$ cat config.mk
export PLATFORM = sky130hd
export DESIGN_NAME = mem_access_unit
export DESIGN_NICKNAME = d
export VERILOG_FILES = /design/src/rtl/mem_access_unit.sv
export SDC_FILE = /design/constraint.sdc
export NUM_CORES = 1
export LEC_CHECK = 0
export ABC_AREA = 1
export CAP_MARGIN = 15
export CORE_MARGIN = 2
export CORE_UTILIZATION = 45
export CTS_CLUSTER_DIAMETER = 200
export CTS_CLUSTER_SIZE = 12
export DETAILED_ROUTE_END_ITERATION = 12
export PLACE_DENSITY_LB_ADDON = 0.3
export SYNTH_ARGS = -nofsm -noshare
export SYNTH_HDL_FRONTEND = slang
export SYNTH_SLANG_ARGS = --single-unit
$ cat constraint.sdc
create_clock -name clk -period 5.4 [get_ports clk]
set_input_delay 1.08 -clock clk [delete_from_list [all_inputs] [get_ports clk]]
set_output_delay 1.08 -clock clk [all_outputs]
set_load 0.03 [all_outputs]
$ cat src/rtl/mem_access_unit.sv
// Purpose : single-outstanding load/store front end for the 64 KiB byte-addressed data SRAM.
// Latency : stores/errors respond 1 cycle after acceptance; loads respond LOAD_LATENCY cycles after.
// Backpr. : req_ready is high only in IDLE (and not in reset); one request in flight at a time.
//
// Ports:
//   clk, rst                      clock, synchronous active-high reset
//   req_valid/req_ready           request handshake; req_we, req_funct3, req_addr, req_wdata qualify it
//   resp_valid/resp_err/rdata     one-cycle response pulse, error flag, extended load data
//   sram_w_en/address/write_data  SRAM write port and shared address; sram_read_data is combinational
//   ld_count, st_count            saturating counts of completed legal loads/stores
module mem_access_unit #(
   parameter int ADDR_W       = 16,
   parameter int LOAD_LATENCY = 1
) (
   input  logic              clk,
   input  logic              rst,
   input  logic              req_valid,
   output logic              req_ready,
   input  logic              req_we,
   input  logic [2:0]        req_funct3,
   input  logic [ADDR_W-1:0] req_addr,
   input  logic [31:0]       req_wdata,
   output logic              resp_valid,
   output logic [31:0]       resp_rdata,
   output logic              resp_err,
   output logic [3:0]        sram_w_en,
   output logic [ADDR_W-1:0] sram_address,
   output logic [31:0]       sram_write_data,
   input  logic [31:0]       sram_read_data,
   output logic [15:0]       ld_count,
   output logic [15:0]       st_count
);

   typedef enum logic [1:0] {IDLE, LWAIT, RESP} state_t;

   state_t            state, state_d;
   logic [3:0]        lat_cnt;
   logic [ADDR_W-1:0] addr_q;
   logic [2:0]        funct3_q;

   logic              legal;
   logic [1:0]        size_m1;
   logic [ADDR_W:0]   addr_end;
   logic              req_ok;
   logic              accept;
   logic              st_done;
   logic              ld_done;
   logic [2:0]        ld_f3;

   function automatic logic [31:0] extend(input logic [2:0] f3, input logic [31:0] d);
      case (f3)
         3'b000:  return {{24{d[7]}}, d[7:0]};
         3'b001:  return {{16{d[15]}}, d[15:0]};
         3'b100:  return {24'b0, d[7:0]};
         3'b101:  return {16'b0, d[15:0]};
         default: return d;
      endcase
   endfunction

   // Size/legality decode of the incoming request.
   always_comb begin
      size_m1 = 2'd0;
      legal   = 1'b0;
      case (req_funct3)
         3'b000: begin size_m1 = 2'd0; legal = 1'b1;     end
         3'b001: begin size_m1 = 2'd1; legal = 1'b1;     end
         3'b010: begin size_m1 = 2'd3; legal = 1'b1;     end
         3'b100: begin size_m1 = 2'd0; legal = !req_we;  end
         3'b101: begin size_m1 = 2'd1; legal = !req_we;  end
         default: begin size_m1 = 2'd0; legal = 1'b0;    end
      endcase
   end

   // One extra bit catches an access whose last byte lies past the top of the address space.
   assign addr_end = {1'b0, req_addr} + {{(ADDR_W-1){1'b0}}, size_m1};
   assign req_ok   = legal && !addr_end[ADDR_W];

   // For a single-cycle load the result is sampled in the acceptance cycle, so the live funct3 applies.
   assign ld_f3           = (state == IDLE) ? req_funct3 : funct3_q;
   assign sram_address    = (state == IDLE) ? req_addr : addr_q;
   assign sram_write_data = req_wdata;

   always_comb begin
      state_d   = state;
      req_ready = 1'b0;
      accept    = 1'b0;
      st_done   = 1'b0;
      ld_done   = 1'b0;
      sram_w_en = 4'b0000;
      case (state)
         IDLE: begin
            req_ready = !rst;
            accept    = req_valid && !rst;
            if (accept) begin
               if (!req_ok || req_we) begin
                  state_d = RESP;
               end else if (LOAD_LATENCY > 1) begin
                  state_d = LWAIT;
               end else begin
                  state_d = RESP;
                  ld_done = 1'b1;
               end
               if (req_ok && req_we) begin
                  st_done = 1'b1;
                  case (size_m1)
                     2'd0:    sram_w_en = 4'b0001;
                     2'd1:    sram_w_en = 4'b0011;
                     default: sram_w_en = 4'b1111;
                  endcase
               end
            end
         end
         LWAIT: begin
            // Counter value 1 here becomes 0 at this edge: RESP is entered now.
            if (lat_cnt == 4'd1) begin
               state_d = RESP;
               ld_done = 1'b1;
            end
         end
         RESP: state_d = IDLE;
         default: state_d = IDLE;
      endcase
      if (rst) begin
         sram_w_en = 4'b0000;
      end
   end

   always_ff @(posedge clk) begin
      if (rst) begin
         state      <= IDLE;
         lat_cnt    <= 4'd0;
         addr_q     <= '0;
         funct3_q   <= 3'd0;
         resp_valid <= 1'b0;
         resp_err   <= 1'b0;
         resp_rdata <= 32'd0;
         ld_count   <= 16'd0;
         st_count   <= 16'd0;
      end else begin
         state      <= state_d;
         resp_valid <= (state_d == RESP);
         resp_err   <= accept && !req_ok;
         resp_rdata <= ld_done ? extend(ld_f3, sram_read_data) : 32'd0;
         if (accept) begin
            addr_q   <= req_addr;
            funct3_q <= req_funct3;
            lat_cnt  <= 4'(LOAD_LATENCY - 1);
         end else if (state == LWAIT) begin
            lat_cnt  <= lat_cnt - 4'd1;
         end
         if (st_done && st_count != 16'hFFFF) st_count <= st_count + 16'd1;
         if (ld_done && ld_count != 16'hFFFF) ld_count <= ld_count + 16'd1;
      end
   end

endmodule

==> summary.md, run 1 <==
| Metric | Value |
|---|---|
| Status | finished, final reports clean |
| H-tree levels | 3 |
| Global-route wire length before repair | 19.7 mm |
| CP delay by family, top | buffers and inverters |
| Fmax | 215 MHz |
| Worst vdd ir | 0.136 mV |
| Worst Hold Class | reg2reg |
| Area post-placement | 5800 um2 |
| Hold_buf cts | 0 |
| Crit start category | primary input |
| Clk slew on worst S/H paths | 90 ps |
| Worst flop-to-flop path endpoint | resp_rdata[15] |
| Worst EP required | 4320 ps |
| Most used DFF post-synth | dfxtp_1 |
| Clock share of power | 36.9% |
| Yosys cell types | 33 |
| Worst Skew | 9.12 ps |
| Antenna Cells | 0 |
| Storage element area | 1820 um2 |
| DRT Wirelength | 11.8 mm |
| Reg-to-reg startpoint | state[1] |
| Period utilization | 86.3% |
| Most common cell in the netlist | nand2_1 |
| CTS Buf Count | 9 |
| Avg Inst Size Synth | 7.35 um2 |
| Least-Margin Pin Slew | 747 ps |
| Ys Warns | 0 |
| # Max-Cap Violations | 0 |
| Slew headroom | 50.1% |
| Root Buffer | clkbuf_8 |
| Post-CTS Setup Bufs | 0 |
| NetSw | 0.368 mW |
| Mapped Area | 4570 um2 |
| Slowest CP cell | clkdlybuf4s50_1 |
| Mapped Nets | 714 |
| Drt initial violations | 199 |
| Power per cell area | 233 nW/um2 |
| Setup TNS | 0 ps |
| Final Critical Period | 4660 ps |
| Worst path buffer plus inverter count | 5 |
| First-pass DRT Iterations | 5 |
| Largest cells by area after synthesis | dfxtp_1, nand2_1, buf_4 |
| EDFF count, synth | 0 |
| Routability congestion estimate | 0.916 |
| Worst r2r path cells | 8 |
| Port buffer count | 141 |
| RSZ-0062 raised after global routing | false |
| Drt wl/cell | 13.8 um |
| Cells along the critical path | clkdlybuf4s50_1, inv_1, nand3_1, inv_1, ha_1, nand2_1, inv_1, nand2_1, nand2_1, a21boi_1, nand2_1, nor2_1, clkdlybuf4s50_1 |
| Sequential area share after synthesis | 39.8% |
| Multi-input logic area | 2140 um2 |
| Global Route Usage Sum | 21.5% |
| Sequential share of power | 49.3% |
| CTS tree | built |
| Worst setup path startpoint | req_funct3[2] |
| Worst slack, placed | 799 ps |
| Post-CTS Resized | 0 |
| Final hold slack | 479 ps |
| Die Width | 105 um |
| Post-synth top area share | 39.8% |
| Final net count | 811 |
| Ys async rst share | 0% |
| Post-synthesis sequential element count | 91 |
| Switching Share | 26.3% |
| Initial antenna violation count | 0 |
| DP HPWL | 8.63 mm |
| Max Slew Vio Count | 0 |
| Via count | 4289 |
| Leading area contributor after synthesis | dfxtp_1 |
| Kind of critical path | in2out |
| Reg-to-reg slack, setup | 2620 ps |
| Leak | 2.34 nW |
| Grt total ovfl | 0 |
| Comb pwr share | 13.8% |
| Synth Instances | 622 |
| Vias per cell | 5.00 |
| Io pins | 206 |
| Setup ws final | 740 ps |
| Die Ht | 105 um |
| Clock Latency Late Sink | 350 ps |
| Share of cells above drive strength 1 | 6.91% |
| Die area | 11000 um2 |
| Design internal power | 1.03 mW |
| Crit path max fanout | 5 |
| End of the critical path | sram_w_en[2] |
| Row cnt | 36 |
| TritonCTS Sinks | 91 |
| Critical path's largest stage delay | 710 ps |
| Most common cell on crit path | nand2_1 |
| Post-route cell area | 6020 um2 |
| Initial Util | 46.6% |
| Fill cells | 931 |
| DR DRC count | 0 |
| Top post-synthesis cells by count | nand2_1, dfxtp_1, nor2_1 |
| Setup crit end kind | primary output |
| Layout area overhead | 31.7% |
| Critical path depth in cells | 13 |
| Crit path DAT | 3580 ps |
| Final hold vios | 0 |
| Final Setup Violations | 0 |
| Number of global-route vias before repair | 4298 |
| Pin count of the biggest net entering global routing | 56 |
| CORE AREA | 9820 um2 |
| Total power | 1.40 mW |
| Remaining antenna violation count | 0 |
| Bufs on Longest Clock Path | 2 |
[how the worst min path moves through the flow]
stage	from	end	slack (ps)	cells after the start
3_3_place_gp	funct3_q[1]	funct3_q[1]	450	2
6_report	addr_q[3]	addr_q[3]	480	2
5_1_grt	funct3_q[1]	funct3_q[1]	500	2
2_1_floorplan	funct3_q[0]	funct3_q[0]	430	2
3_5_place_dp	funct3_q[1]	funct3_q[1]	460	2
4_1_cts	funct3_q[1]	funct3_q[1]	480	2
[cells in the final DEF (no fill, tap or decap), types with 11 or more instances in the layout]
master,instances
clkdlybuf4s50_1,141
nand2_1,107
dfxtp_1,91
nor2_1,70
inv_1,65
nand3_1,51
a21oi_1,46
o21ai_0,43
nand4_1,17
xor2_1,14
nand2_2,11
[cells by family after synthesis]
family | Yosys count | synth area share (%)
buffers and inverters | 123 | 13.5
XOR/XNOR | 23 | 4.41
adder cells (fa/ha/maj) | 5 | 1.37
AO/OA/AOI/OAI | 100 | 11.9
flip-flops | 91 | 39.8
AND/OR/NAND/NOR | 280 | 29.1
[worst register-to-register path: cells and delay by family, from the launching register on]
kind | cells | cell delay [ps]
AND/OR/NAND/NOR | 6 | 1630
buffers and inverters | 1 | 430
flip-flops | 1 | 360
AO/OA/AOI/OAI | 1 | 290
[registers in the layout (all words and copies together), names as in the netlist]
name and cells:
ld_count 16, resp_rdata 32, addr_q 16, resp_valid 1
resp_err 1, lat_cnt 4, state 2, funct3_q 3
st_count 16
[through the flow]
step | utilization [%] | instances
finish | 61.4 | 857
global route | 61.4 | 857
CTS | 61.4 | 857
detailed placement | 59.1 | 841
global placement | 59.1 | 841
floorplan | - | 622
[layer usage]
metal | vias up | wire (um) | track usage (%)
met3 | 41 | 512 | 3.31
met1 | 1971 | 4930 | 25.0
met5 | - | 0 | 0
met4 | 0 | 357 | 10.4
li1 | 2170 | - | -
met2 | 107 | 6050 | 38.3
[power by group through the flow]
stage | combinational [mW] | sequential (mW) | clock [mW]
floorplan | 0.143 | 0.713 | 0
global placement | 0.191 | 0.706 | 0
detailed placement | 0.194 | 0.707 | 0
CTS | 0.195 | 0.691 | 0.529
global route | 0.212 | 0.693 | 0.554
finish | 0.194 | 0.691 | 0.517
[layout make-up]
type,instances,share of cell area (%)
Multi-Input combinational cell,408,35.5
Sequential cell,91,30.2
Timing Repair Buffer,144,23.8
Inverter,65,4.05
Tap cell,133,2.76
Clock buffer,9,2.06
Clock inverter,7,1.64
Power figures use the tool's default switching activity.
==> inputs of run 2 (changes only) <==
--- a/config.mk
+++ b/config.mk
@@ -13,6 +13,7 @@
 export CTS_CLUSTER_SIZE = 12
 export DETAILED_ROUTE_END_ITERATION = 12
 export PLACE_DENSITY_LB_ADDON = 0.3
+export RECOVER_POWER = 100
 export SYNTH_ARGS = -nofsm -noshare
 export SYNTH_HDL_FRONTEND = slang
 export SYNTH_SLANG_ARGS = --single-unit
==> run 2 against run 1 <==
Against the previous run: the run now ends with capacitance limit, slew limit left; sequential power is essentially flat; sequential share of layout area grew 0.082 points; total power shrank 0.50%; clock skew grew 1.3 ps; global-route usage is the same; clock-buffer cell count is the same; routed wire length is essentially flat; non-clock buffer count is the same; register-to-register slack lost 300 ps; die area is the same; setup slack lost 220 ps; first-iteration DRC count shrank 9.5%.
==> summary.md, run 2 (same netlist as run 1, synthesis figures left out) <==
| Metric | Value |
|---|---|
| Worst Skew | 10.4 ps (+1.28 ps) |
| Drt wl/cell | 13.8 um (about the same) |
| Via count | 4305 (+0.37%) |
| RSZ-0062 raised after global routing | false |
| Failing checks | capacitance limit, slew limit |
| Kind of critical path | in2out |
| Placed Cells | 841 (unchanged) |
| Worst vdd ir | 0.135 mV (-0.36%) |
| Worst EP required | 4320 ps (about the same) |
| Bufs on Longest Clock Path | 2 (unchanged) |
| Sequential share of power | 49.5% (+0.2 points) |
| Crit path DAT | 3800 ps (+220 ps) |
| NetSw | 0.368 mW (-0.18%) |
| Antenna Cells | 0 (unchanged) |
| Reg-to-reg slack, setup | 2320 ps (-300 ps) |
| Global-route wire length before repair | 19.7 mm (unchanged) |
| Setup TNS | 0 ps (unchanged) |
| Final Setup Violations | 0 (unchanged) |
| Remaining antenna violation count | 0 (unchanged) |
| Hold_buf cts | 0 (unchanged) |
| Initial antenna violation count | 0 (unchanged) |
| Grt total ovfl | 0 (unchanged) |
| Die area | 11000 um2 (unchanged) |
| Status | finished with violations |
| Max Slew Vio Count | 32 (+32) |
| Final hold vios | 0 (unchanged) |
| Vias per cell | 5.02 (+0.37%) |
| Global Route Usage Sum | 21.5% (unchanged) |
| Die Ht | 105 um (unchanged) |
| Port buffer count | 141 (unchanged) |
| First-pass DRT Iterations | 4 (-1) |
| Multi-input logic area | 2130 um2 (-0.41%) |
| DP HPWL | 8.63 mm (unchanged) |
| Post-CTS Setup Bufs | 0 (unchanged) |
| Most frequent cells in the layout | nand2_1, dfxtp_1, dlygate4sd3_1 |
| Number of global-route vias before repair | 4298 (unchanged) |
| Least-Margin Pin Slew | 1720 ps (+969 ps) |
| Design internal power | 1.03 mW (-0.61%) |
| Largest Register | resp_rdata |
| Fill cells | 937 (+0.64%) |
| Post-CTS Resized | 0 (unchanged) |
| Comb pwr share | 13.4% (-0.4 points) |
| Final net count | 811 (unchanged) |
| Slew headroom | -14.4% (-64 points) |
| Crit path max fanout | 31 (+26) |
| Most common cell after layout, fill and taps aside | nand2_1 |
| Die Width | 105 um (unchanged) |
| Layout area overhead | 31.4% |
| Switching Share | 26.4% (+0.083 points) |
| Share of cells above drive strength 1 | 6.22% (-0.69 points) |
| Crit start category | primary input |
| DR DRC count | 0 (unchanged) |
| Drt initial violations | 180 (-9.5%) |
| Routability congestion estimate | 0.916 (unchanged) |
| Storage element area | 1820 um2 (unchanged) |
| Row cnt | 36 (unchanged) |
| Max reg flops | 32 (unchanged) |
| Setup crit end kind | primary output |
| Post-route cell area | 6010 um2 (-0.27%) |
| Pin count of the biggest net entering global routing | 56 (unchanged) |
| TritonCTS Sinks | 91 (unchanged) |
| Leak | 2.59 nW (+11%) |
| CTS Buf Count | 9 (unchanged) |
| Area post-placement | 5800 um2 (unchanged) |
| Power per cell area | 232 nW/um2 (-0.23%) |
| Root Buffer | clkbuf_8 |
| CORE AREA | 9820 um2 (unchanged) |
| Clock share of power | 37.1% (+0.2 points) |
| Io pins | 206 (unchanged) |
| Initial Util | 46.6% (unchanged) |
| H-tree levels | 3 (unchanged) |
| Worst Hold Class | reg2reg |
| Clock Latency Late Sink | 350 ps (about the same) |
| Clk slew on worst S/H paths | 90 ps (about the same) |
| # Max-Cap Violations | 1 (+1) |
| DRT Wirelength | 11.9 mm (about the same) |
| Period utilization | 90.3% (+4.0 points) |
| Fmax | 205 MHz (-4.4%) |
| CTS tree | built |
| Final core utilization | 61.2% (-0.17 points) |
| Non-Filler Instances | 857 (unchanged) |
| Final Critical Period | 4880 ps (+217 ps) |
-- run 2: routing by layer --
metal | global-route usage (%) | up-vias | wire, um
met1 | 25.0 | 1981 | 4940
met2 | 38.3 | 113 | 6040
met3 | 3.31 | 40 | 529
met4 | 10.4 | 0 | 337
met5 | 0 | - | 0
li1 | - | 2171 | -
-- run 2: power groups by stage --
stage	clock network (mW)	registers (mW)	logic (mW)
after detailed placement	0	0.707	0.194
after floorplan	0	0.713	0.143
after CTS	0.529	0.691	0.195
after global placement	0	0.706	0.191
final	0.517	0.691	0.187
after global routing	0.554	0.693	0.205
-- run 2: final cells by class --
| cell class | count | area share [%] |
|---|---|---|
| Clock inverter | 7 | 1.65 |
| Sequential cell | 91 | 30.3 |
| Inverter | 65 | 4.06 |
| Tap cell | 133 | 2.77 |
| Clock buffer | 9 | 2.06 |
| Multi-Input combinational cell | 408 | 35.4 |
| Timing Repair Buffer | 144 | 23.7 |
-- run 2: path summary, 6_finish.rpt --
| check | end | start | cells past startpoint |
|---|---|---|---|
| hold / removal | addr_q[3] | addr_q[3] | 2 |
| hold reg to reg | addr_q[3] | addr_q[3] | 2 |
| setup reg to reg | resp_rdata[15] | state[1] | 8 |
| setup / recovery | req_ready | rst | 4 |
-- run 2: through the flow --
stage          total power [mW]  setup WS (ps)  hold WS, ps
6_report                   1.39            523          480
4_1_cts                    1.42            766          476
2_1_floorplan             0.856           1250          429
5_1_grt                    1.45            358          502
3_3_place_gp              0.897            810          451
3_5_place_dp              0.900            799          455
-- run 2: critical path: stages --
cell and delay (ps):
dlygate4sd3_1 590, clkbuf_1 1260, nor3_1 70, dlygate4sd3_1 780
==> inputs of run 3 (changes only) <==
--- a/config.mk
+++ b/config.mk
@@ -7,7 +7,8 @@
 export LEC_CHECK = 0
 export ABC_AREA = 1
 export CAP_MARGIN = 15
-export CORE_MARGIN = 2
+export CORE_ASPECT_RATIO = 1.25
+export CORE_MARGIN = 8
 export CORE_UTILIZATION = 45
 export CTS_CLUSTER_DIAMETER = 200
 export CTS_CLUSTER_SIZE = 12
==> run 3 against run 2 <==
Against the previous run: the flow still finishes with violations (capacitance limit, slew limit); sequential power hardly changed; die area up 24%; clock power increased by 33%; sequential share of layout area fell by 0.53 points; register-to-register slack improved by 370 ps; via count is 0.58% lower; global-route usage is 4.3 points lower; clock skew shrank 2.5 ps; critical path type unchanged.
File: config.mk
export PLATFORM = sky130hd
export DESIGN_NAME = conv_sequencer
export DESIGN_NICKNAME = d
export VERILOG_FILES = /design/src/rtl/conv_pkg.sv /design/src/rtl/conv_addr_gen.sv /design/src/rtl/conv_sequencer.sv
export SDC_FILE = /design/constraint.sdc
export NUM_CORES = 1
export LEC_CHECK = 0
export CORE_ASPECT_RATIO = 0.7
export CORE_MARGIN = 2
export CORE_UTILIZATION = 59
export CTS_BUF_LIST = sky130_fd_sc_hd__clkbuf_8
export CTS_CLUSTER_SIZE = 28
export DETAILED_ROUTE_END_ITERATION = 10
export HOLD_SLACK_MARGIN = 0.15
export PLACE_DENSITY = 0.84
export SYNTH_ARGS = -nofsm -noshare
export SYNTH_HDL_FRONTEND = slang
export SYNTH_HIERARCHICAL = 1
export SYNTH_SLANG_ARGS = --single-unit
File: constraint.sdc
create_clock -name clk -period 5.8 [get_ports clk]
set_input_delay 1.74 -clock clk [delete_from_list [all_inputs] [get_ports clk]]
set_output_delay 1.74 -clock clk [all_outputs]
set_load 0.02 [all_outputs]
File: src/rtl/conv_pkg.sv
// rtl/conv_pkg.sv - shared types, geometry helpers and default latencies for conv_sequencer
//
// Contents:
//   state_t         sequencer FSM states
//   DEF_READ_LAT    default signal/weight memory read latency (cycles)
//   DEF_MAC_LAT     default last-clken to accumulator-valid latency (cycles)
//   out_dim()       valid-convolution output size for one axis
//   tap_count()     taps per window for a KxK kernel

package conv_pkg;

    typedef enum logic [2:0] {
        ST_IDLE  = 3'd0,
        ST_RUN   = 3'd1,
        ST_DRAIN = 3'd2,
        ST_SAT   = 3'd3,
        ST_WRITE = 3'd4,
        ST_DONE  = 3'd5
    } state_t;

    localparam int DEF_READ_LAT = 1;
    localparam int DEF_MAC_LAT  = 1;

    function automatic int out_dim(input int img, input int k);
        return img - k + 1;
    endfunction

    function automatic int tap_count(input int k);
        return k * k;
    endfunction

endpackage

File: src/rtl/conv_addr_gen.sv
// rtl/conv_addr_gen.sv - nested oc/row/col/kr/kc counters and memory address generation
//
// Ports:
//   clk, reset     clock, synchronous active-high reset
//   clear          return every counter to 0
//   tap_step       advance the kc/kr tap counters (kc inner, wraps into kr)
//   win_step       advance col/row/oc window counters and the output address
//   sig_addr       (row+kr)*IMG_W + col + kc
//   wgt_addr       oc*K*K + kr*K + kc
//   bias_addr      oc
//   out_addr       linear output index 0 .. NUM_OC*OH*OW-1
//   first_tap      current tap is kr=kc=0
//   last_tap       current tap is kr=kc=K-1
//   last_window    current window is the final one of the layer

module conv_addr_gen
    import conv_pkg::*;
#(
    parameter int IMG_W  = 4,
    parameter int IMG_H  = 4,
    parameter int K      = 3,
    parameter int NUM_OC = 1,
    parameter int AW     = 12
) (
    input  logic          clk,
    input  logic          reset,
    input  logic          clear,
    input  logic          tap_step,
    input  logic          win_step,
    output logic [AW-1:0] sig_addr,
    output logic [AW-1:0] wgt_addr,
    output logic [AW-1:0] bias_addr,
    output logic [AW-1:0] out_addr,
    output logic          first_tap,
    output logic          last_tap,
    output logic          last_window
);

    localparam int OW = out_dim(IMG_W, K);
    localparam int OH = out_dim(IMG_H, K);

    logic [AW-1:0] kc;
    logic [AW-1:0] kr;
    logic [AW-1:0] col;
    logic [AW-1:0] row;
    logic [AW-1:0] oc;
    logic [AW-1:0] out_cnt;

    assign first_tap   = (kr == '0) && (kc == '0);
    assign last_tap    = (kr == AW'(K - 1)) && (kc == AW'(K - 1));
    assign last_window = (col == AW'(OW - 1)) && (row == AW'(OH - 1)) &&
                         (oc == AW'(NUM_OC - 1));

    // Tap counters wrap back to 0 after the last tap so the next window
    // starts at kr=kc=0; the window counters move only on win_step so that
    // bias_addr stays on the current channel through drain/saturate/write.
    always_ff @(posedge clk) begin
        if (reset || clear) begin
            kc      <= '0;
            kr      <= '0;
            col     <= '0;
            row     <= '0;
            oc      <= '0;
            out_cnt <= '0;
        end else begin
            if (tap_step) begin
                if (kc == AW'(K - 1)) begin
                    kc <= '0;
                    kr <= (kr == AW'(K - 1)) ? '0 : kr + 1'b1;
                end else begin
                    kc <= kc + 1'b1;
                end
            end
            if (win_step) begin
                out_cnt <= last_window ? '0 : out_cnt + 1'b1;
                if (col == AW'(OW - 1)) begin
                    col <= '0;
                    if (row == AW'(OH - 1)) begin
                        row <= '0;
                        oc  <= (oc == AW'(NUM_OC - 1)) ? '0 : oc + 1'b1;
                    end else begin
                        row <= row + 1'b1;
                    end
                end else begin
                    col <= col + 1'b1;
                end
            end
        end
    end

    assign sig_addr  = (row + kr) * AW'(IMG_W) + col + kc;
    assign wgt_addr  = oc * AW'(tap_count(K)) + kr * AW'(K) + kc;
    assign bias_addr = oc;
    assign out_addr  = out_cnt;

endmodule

Exercise instructions: Where the line holding "Initial antenna violation count | 0 |" appears in the listing above, start reproducing exactly, and end with the line holding "DAT | 3580 ps |".

Response to this exercise:
| Initial antenna violation count | 0 |
| DP HPWL | 8.63 mm |
| Max Slew Vio Count | 0 |
| Via count | 4289 |
| Leading area contributor after synthesis | dfxtp_1 |
| Kind of critical path | in2out |
| Reg-to-reg slack, setup | 2620 ps |
| Leak | 2.34 nW |
| Grt total ovfl | 0 |
| Comb pwr share | 13.8% |
| Synth Instances | 622 |
| Vias per cell | 5.00 |
| Io pins | 206 |
| Setup ws final | 740 ps |
| Die Ht | 105 um |
| Clock Latency Late Sink | 350 ps |
| Share of cells above drive strength 1 | 6.91% |
| Die area | 11000 um2 |
| Design internal power | 1.03 mW |
| Crit path max fanout | 5 |
| End of the critical path | sram_w_en[2] |
| Row cnt | 36 |
| TritonCTS Sinks | 91 |
| Critical path's largest stage delay | 710 ps |
| Most common cell on crit path | nand2_1 |
| Post-route cell area | 6020 um2 |
| Initial Util | 46.6% |
| Fill cells | 931 |
| DR DRC count | 0 |
| Top post-synthesis cells by count | nand2_1, dfxtp_1, nor2_1 |
| Setup crit end kind | primary output |
| Layout area overhead | 31.7% |
| Critical path depth in cells | 13 |
| Crit path DAT | 3580 ps |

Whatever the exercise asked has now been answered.